Determining and comparing protein function in Bacterial genome sequences

In November 2013, there was around 21.000 different prokaryotic genomes sequenced and publicly available, and the number is growing daily with another 20.000 or more genomes expected to be sequenced and deposited by the end of 2014. An important part of the analysis of this data is the functional annotation of genes – the descriptions assigned to genes that describe the likely function of the encoded proteins. This process is limited by several factors, including the definition of a function which can be more or less specific as well as how many genes can actually be assigned a function based on known functions.

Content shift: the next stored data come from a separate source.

--- config.mk ---
export PLATFORM = sky130hd
export DESIGN_NAME = frs_front
export DESIGN_NICKNAME = d
export VERILOG_FILES = /design/src/hdl/frs_pkg.sv /design/src/hdl/frs_front.sv
export SDC_FILE = /design/constraint.sdc
export NUM_CORES = 1
export LEC_CHECK = 0
export ABC_AREA = 1
export BUFFER_PORTS_ARGS = -buffer_cell sky130_fd_sc_hd__clkbuf_2
export CORE_AREA = 3 3 151 153
export CTS_BUF_LIST = sky130_fd_sc_hd__clkbuf_8
export CTS_CLUSTER_DIAMETER = 40
export DETAILED_ROUTE_END_ITERATION = 12
export DIE_AREA = 0 0 154 156
export PLACE_DENSITY = 0.81
export SYNTH_ARGS = -nofsm -noshare
export SYNTH_HDL_FRONTEND = slang
export SYNTH_SLANG_ARGS = --single-unit
--- constraint.sdc ---
create_clock -name clock -period 9.13 [get_ports clock]
set_input_delay 0.913 -clock clock [delete_from_list [all_inputs] [get_ports clock]]
set_output_delay 0.913 -clock clock [all_outputs]
set_load 0.005 [all_outputs]
--- src/hdl/frs_pkg.sv ---
// types, constants and match functions shared by the flow rule overlap scanner
`default_nettype none

package frs_pkg;

   localparam int unsigned ADDR_BITS = 32;
   localparam logic [7:0] WILDCARD_PROTO = 8'h00;

   typedef struct packed {
      logic        mode;
      logic [7:0]  entry;
      logic [31:0] source_address;
      logic [5:0]  source_length;
      logic [31:0] dest_address;
      logic [5:0]  dest_length;
      logic [15:0] source_port_low;
      logic [15:0] source_port_high;
      logic [15:0] dest_port_low;
      logic [15:0] dest_port_high;
      logic [7:0]  protocol_number;
   } req_item_type;

   typedef struct packed {
      logic [7:0] overlap_count;
      logic [8:0] first_overlap;
      logic [8:0] last_overlap;
   } rsp_item_type;

   // one stored rule, as kept in the rule memory
   typedef struct packed {
      logic [31:0] src_addr;
      logic [31:0] dst_addr;
      logic [5:0]  src_len;
      logic [5:0]  dst_len;
      logic [15:0] sp_lo;
      logic [15:0] sp_hi;
      logic [15:0] dp_lo;
      logic [15:0] dp_hi;
      logic [7:0]  proto;
   } rule_type;

   localparam int unsigned RULE_W = $bits(rule_type);

   typedef enum logic [1:0] {
      CMD_LOAD  = 2'd0,
      CMD_QUERY = 2'd1,
      CMD_NULL  = 2'd2
   } cmd_kind_type;

   typedef struct packed {
      cmd_kind_type kind;
      logic [7:0]   entry;
      rule_type     rule;
   } cmd_type;

   localparam logic MODE_LOAD = 1'b0;

   function automatic logic ranges_meet(logic [15:0] alo, logic [15:0] ahi,
                                        logic [15:0] blo, logic [15:0] bhi);
      return !((ahi < blo) || (bhi < alo));
   endfunction

   // shorter prefix length decides, lengths above the address width act as full
   function automatic logic prefixes_meet(logic [31:0] a, logic [5:0] la,
                                          logic [31:0] b, logic [5:0] lb);
      logic [5:0]  len;
      logic [31:0] mask;
      len = (la < lb) ? la : lb;
      if (len > 6'(ADDR_BITS)) len = 6'(ADDR_BITS);
      mask = ~({ADDR_BITS{1'b1}} >> len);
      return ((a ^ b) & mask) == '0;
   endfunction

   function automatic logic rule_overlap(rule_type q, rule_type o);
      logic proto_ok;
      proto_ok = (q.proto == o.proto) || (q.proto == WILDCARD_PROTO)
               || (o.proto == WILDCARD_PROTO);
      return proto_ok
         && ranges_meet(q.sp_lo, q.sp_hi, o.sp_lo, o.sp_hi)
         && ranges_meet(q.dp_lo, q.dp_hi, o.dp_lo, o.dp_hi)
         && prefixes_meet(q.src_addr, q.src_len, o.src_addr, o.src_len)
         && prefixes_meet(q.dst_addr, q.dst_len, o.dst_addr, o.dst_len);
   endfunction

   function automatic logic rule_same(rule_type q, rule_type o);
      return q == o;
   endfunction

endpackage

`default_nettype wire

--- src/hdl/frs_front.sv ---
// front end: takes items, classifies them and queues commands for the scan engine
`default_nettype none

module frs_front import frs_pkg::*; #(
   parameter int TABLE_ENTRIES = 256
) (
   input  wire logic         clock,
   input  wire logic         reset,
   input  wire logic         push,
   output      logic         full,
   input  wire req_item_type req_item,
   output      logic         cmd_valid,
   output      cmd_type      cmd,
   input  wire logic         cmd_pop
);

   cmd_type     cmd_q_ff [2];
   logic        wr_ptr_ff, wr_ptr_in;
   logic        rd_ptr_ff, rd_ptr_in;
   logic [1:0]  count_ff, count_in;
   logic        in_range;
   logic        do_push;
   cmd_type     new_cmd;

   assign full      = (count_ff == 2'd2);
   assign cmd_valid = (count_ff != 2'd0);
   assign cmd       = cmd_q_ff[rd_ptr_ff];

   always_comb begin
      in_range = 32'(req_item.entry) < TABLE_ENTRIES;
      new_cmd.entry = req_item.entry;
      new_cmd.rule.src_addr = req_item.source_address;
      new_cmd.rule.dst_addr = req_item.dest_address;
      new_cmd.rule.src_len  = req_item.source_length;
      new_cmd.rule.dst_len  = req_item.dest_length;
      new_cmd.rule.sp_lo    = req_item.source_port_low;
      new_cmd.rule.sp_hi    = req_item.source_port_high;
      new_cmd.rule.dp_lo    = req_item.dest_port_low;
      new_cmd.rule.dp_hi    = req_item.dest_port_high;
      new_cmd.rule.proto    = req_item.protocol_number;
      if (req_item.mode == MODE_LOAD) begin
         new_cmd.kind = CMD_LOAD;
      end else if (in_range) begin
         new_cmd.kind = CMD_QUERY;
      end else begin
         new_cmd.kind = CMD_NULL;
      end
      // a load beyond the table is dropped here
      do_push = push && !full && !((req_item.mode == MODE_LOAD) && !in_range);

      wr_ptr_in = do_push ? ~wr_ptr_ff : wr_ptr_ff;
      rd_ptr_in = (cmd_pop && cmd_valid) ? ~rd_ptr_ff : rd_ptr_ff;
      count_in  = count_ff + 2'(do_push) - 2'(cmd_pop && cmd_valid);
   end

   always_ff @(posedge clock) begin
      if (reset) begin
         wr_ptr_ff <= 1'b0;
         rd_ptr_ff <= 1'b0;
         count_ff  <= 2'd0;
      end else begin
         wr_ptr_ff <= wr_ptr_in;
         rd_ptr_ff <= rd_ptr_in;
         count_ff  <= count_in;
      end
      if (do_push) begin
         cmd_q_ff[wr_ptr_ff] <= new_cmd;
      end
   end

`ifndef NO_ASSERTIONS
   a_count_bound: assert property (@(posedge clock) disable iff (reset)
      count_ff != 2'd3)
      else $error("command queue count out of range");
`endif

endmodule

`default_nettype wire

This thesis describes the development of new tools for comparative functional annotation and a system for comparative genomics in general. As novel sequenced genomes are becoming more readily available, there is a need for standard analysis tools. The system CMG-biotools is presented here as an example of such a system and was used to analyze a set of genomes from the Negativicutes class, a group of bacteria closely related to Gram positives but which has a different cell wall structure and stains Gram negative, as the name indicates. The results of this work show that genomes of this class have very little homology to other known genomes making functional annotation based on sequence similarity very difficult.
Inspired in part by this analysis, an approach for comparative functional annotation was created based public sequenced genomes, CMGfunc. Functionally related groups of proteins were clustered based on sequence domains so that each group represented a protein function. Each function was then modeled using Arti- ficial Neural Networks (ANN) and the model was evaluated based on its ability to identify true positives and negatives, that is proteins with or without the function of the model. The models were used to annotate a number of proteins without functional annotations and predicted functions for 98% of the genes. Evaluation of the precision of the method was performed, using data from the Critical Assessment of Functional Annotation (CAFA) project, and correct predictions were made in about 60% of the cases.

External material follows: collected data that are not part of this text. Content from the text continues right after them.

<file path="src/rtl/rld_pkg.sv">
// rld_pkg: widths, constants and the command/status types shared by the
// relative l2 difference controller, datapath and top level. no dependencies
`timescale 1ns / 1ps

package rld_pkg;

   localparam int SAMPLE_BITS   = 16;
   localparam int COUNT_BITS    = 20;
   localparam int DIFF_SQ_BITS  = 2 * SAMPLE_BITS;
   localparam int OLD_SQ_BITS   = 2 * SAMPLE_BITS - 1;
   localparam int DIFF_SUM_BITS = 2 * SAMPLE_BITS + COUNT_BITS + 1;
   localparam int OLD_SUM_BITS  = 2 * SAMPLE_BITS + COUNT_BITS - 1;

   localparam int OUT_INT_BITS  = 8;
   localparam int OUT_FRAC_BITS = 16;
   localparam int OUT_BITS      = OUT_INT_BITS + OUT_FRAC_BITS;
   localparam int SAT_SHIFT     = 2 * OUT_INT_BITS;
   localparam int QUO_BITS      = 2 * OUT_BITS;
   localparam int ROOT_BITS     = OUT_BITS;
   localparam int REM_BITS      = OLD_SUM_BITS + 1;
   localparam int SREM_BITS     = ROOT_BITS + 2;
   localparam int STEP_BITS     = $clog2(QUO_BITS);

   localparam int REQ_DATA_BITS = 2 * SAMPLE_BITS;
   localparam int RSP_DATA_BITS = OUT_BITS;
   localparam int RSP_USER_BITS = 2;

   typedef struct packed {
      logic accept;
      logic check;
      logic div_step;
      logic sqrt_step;
      logic load_out;
   } rld_cmd_type;

   typedef struct packed {
      logic special;
   } rld_status_type;

endpackage

</file>
<file path="src/rtl/rld_ctrl.sv">
// rld_ctrl: sequencer for accumulate, range check, long division and root
// steps, plus the result valid flag. depends on rld_pkg
`timescale 1ns / 1ps

module rld_ctrl (
   input  logic                    clock,
   input  logic                    reset,
   input  logic                    req_tvalid,
   input  logic                    req_tlast,
   output logic                    req_tready,
   output logic                    rsp_tvalid,
   input  logic                    rsp_tready,
   input  rld_pkg::rld_status_type status,
   output rld_pkg::rld_cmd_type    cmd
);
   import rld_pkg::*;

   typedef enum logic [2:0] {
      ST_IDLE,
      ST_CHECK,
      ST_DIV,
      ST_SQRT,
      ST_FINISH
   } state_type;

   state_type            state_ff, state_in;
   logic [STEP_BITS-1:0] count_ff, count_in;
   logic                 rsp_valid_ff, rsp_valid_in;
   logic                 out_free;

   assign req_tready = (state_ff == ST_IDLE);
   assign rsp_tvalid = rsp_valid_ff;
   assign out_free   = !rsp_valid_ff || rsp_tready;

   always_comb begin
      cmd           = '0;
      cmd.accept    = (state_ff == ST_IDLE) && req_tvalid;
      cmd.check     = (state_ff == ST_CHECK);
      cmd.div_step  = (state_ff == ST_DIV);
      cmd.sqrt_step = (state_ff == ST_SQRT);
      cmd.load_out  = (state_ff == ST_FINISH) && out_free;
   end

   always_comb begin
      state_in     = state_ff;
      count_in     = count_ff;
      rsp_valid_in = rsp_valid_ff && !rsp_tready;
      unique case (state_ff)
         ST_IDLE: begin
            if (req_tvalid && req_tlast) begin
               state_in = ST_CHECK;
            end
         end
         ST_CHECK: begin
            count_in = '0;
            state_in = status.special ? ST_FINISH : ST_DIV;
         end
         ST_DIV: begin
            if (count_ff == STEP_BITS'(QUO_BITS - 1)) begin
               count_in = '0;
               state_in = ST_SQRT;
            end else begin
               count_in = count_ff + 1'b1;
            end
         end
         ST_SQRT: begin
            if (count_ff == STEP_BITS'(ROOT_BITS - 1)) begin
               count_in = '0;
               state_in = ST_FINISH;
            end else begin
               count_in = count_ff + 1'b1;
            end
         end
         ST_FINISH: begin
            if (out_free) begin
               rsp_valid_in = 1'b1;
               state_in     = ST_IDLE;
            end
         end
         default: state_in = ST_IDLE;
      endcase
   end

   always_ff @(posedge clock) begin
      if (reset) begin
         state_ff     <= ST_IDLE;
         count_ff     <= '0;
         rsp_valid_ff <= 1'b0;
      end else begin
         state_ff     <= state_in;
         count_ff     <= count_in;
         rsp_valid_ff <= rsp_valid_in;
      end
   end

`ifndef SYNTHESIS
   a_div_count: assert property (@(posedge clock) disable iff (reset)
      (state_ff == ST_DIV) |-> (count_ff < STEP_BITS'(QUO_BITS)))
      else $error("division step count out of range");

   a_sqrt_count: assert property (@(posedge clock) disable iff (reset)
      (state_ff == ST_SQRT) |-> (count_ff < STEP_BITS'(ROOT_BITS)))
      else $error("root step count out of range");

   a_valid_source: assert property (@(posedge clock) disable iff (reset)
      $rose(rsp_valid_ff) |-> $past(state_ff == ST_FINISH))
      else $error("result raised outside finish");

   a_last_starts: assert property (@(posedge clock) disable iff (reset)
      (req_tvalid && req_tready && req_tlast) |=> (state_ff == ST_CHECK))
      else $error("last item did not start evaluation");

   a_finish_holds: assert property (@(posedge clock) disable iff (reset)
      (state_ff == ST_FINISH && rsp_valid_ff && !rsp_tready)
      |=> (state_ff == ST_FINISH && rsp_valid_ff))
      else $error("pending result overwritten");
`endif

endmodule

</file>
<file path="src/rtl/rld_datapath.sv">
// rld_datapath: saturating square accumulators, restoring long divider,
// bit-pair square root and result register. depends on rld_pkg
`timescale 1ns / 1ps

module rld_datapath (
   input  logic                                 clock,
   input  logic                                 reset,
   input  rld_pkg::rld_cmd_type                 cmd,
   output rld_pkg::rld_status_type              status,
   input  logic [rld_pkg::SAMPLE_BITS-1:0]      new_value,
   input  logic [rld_pkg::SAMPLE_BITS-1:0]      old_value,
   input  logic                                 last_element,
   output logic [rld_pkg::OUT_BITS-1:0]         relative_diff,
   output logic                                 zero_reference,
   output logic                                 saturated
);
   import rld_pkg::*;

   localparam logic [SAMPLE_BITS-1:0] SIGN_BIT = {1'b1, {(SAMPLE_BITS - 1){1'b0}}};

   logic [DIFF_SUM_BITS-1:0] diff_acc_ff, diff_acc_in;
   logic [OLD_SUM_BITS-1:0]  old_acc_ff, old_acc_in;
   logic [DIFF_SUM_BITS-1:0] num_ff;
   logic [OLD_SUM_BITS-1:0]  den_ff;
   logic [REM_BITS-1:0]      rem_ff;
   logic [QUO_BITS-1:0]      quo_ff;
   logic [SREM_BITS-1:0]     srem_ff;
   logic [ROOT_BITS-1:0]     root_ff;
   logic                     zero_ff;
   logic                     sat_ff;
   logic [OUT_BITS-1:0]      rel_ff;
   logic                     zero_out_ff;
   logic                     sat_out_ff;

   logic [SAMPLE_BITS-1:0]   a_off, b_off, gap, mag;
   logic [DIFF_SQ_BITS-1:0]  diff_sq;
   logic [2*SAMPLE_BITS-1:0] old_sq_full;
   logic [DIFF_SUM_BITS:0]   diff_sum;
   logic [OLD_SUM_BITS:0]    old_sum;
   logic [DIFF_SUM_BITS-1:0] diff_next;
   logic [OLD_SUM_BITS-1:0]  old_next;
   logic                     zero_c, sat_c;
   logic [REM_BITS-1:0]      rem_shift;
   logic                     div_ge;
   logic [SREM_BITS-1:0]     srem_shift, trial;
   logic                     sqrt_ge;

   // sample pair to squared terms
   always_comb begin
      a_off       = new_value ^ SIGN_BIT;
      b_off       = old_value ^ SIGN_BIT;
      gap         = (a_off >= b_off) ? (a_off - b_off) : (b_off - a_off);
      mag         = old_value[SAMPLE_BITS-1] ? (~old_value + 1'b1) : old_value;
      diff_sq     = gap * gap;
      old_sq_full = mag * mag;
      diff_sum    = {1'b0, diff_acc_ff} + (DIFF_SUM_BITS + 1)'(diff_sq);
      old_sum     = {1'b0, old_acc_ff}
                    + (OLD_SUM_BITS + 1)'(old_sq_full[OLD_SQ_BITS-1:0]);
      diff_next   = diff_sum[DIFF_SUM_BITS] ? '1 : diff_sum[DIFF_SUM_BITS-1:0];
      old_next    = old_sum[OLD_SUM_BITS] ? '1 : old_sum[OLD_SUM_BITS-1:0];
   end

   always_comb begin
      diff_acc_in = diff_acc_ff;
      old_acc_in  = old_acc_ff;
      if (cmd.accept) begin
         diff_acc_in = last_element ? '0 : diff_next;
         old_acc_in  = last_element ? '0 : old_next;
      end
   end

   // range check on the captured sums
   assign zero_c         = (den_ff == '0);
   assign sat_c          = !zero_c
                           && (REM_BITS'(num_ff >> SAT_SHIFT) >= REM_BITS'(den_ff));
   assign status.special = zero_c || sat_c;

   // one quotient bit per step
   assign rem_shift = {rem_ff[REM_BITS-2:0], quo_ff[QUO_BITS-1]};
   assign div_ge    = (rem_shift >= REM_BITS'(den_ff));

   // one root bit per step
   assign srem_shift = {srem_ff[SREM_BITS-3:0], quo_ff[QUO_BITS-1:QUO_BITS-2]};
   assign trial      = {root_ff, 2'b01};
   assign sqrt_ge    = (srem_shift >= trial);

   always_ff @(posedge clock) begin
      if (reset) begin
         diff_acc_ff <= '0;
         old_acc_ff  <= '0;
      end else begin
         diff_acc_ff <= diff_acc_in;
         old_acc_ff  <= old_acc_in;
      end
   end

   always_ff @(posedge clock) begin
      if (cmd.accept && last_element) begin
         num_ff <= diff_next;
         den_ff <= old_next;
      end
      if (cmd.check) begin
         zero_ff <= zero_c;
         sat_ff  <= sat_c;
         rem_ff  <= REM_BITS'(num_ff >> SAT_SHIFT);
         quo_ff  <= {num_ff[SAT_SHIFT-1:0], {(QUO_BITS - SAT_SHIFT){1'b0}}};
         srem_ff <= '0;
         root_ff <= '0;
      end else if (cmd.div_step) begin
         rem_ff <= div_ge ? (rem_shift - REM_BITS'(den_ff)) : rem_shift;
         quo_ff <= {quo_ff[QUO_BITS-2:0], div_ge};
      end else if (cmd.sqrt_step) begin
         srem_ff <= sqrt_ge ? (srem_shift - trial) : srem_shift;
         root_ff <= {root_ff[ROOT_BITS-2:0], sqrt_ge};
         quo_ff  <= {quo_ff[QUO_BITS-3:0], 2'b00};
      end
      if (cmd.load_out) begin
         rel_ff      <= sat_ff ? '1 : (zero_ff ? '0 : root_ff);
         zero_out_ff <= zero_ff;
         sat_out_ff  <= sat_ff;
      end
   end

   assign relative_diff  = rel_ff;
   assign zero_reference = zero_out_ff;
   assign saturated      = sat_out_ff;

endmodule

</file>
<file path="src/rtl/relative_l2_difference_core.sv">
// relative_l2_difference_core: top level, joins controller and datapath and
// packs the stream channels. depends on rld_pkg, rld_ctrl, rld_datapath
`timescale 1ns / 1ps
//
// each req item carries one new/old element pair in signed q2.14; tlast
// marks the final pair of a vector. pairs are accepted one per cycle and
// folded into saturating sums of squared differences and squared old values.
// after the last pair the input stalls (req_tready low) while the block
// checks for a zero reference or an oversized ratio, then runs a 48 step
// long division of the difference sum over the old sum, one quotient bit
// per cycle, and a 24 step square root, one root bit per cycle.
// a normal vector end loads its result after the root steps; a zero
// reference or saturation skips the division and root and goes from the
// check straight to the result load. the next item is accepted in the
// cycle after the result is loaded.
// the result sits in an output register; while the receiver stalls it holds
// and the block keeps taking items, stalling only if a second result is
// ready before the first is taken.
// reset clears both sums and drops any pending result.
//

module relative_l2_difference_core (
   input  logic                              clock,
   input  logic                              reset,
   input  logic                              req_tvalid,
   output logic                              req_tready,
   // new_value [15:0], old_value [31:16]
   input  logic [rld_pkg::REQ_DATA_BITS-1:0] req_tdata,
   input  logic                              req_tlast,
   output logic                              rsp_tvalid,
   input  logic                              rsp_tready,
   // relative_diff [23:0]
   output logic [rld_pkg::RSP_DATA_BITS-1:0] rsp_tdata,
   // zero_reference [0], saturated [1]
   output logic [rld_pkg::RSP_USER_BITS-1:0] rsp_tuser
);
   import rld_pkg::*;

   rld_cmd_type    cmd;
   rld_status_type status;
   logic           zero_reference;
   logic           saturated;

   rld_ctrl u_ctrl (
      .clock      (clock),
      .reset      (reset),
      .req_tvalid (req_tvalid),
      .req_tlast  (req_tlast),
      .req_tready (req_tready),
      .rsp_tvalid (rsp_tvalid),
      .rsp_tready (rsp_tready),
      .status     (status),
      .cmd        (cmd)
   );

   rld_datapath u_datapath (
      .clock          (clock),
      .reset          (reset),
      .cmd            (cmd),
      .status         (status),
      .new_value      (req_tdata[SAMPLE_BITS-1:0]),
      .old_value      (req_tdata[2*SAMPLE_BITS-1:SAMPLE_BITS]),
      .last_element   (req_tlast),
      .relative_diff  (rsp_tdata),
      .zero_reference (zero_reference),
      .saturated      (saturated)
   );

   assign rsp_tuser = {saturated, zero_reference};

endmodule
</file>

This project has highlighted the difficulties and challenges in functional annotation and computational analysis of sequence data. It has provided possible solutions for creating reproducible pipelines for comparative genomics as well as constructed a number of functional models not based on sequence similarity. Although much work is still left to be done, resources are flowing into the area of sequence analysis and progress is being made every day. As such, many different approach are being tried out and tested which will, in time, improve the knowledge gained from sequencing genomes.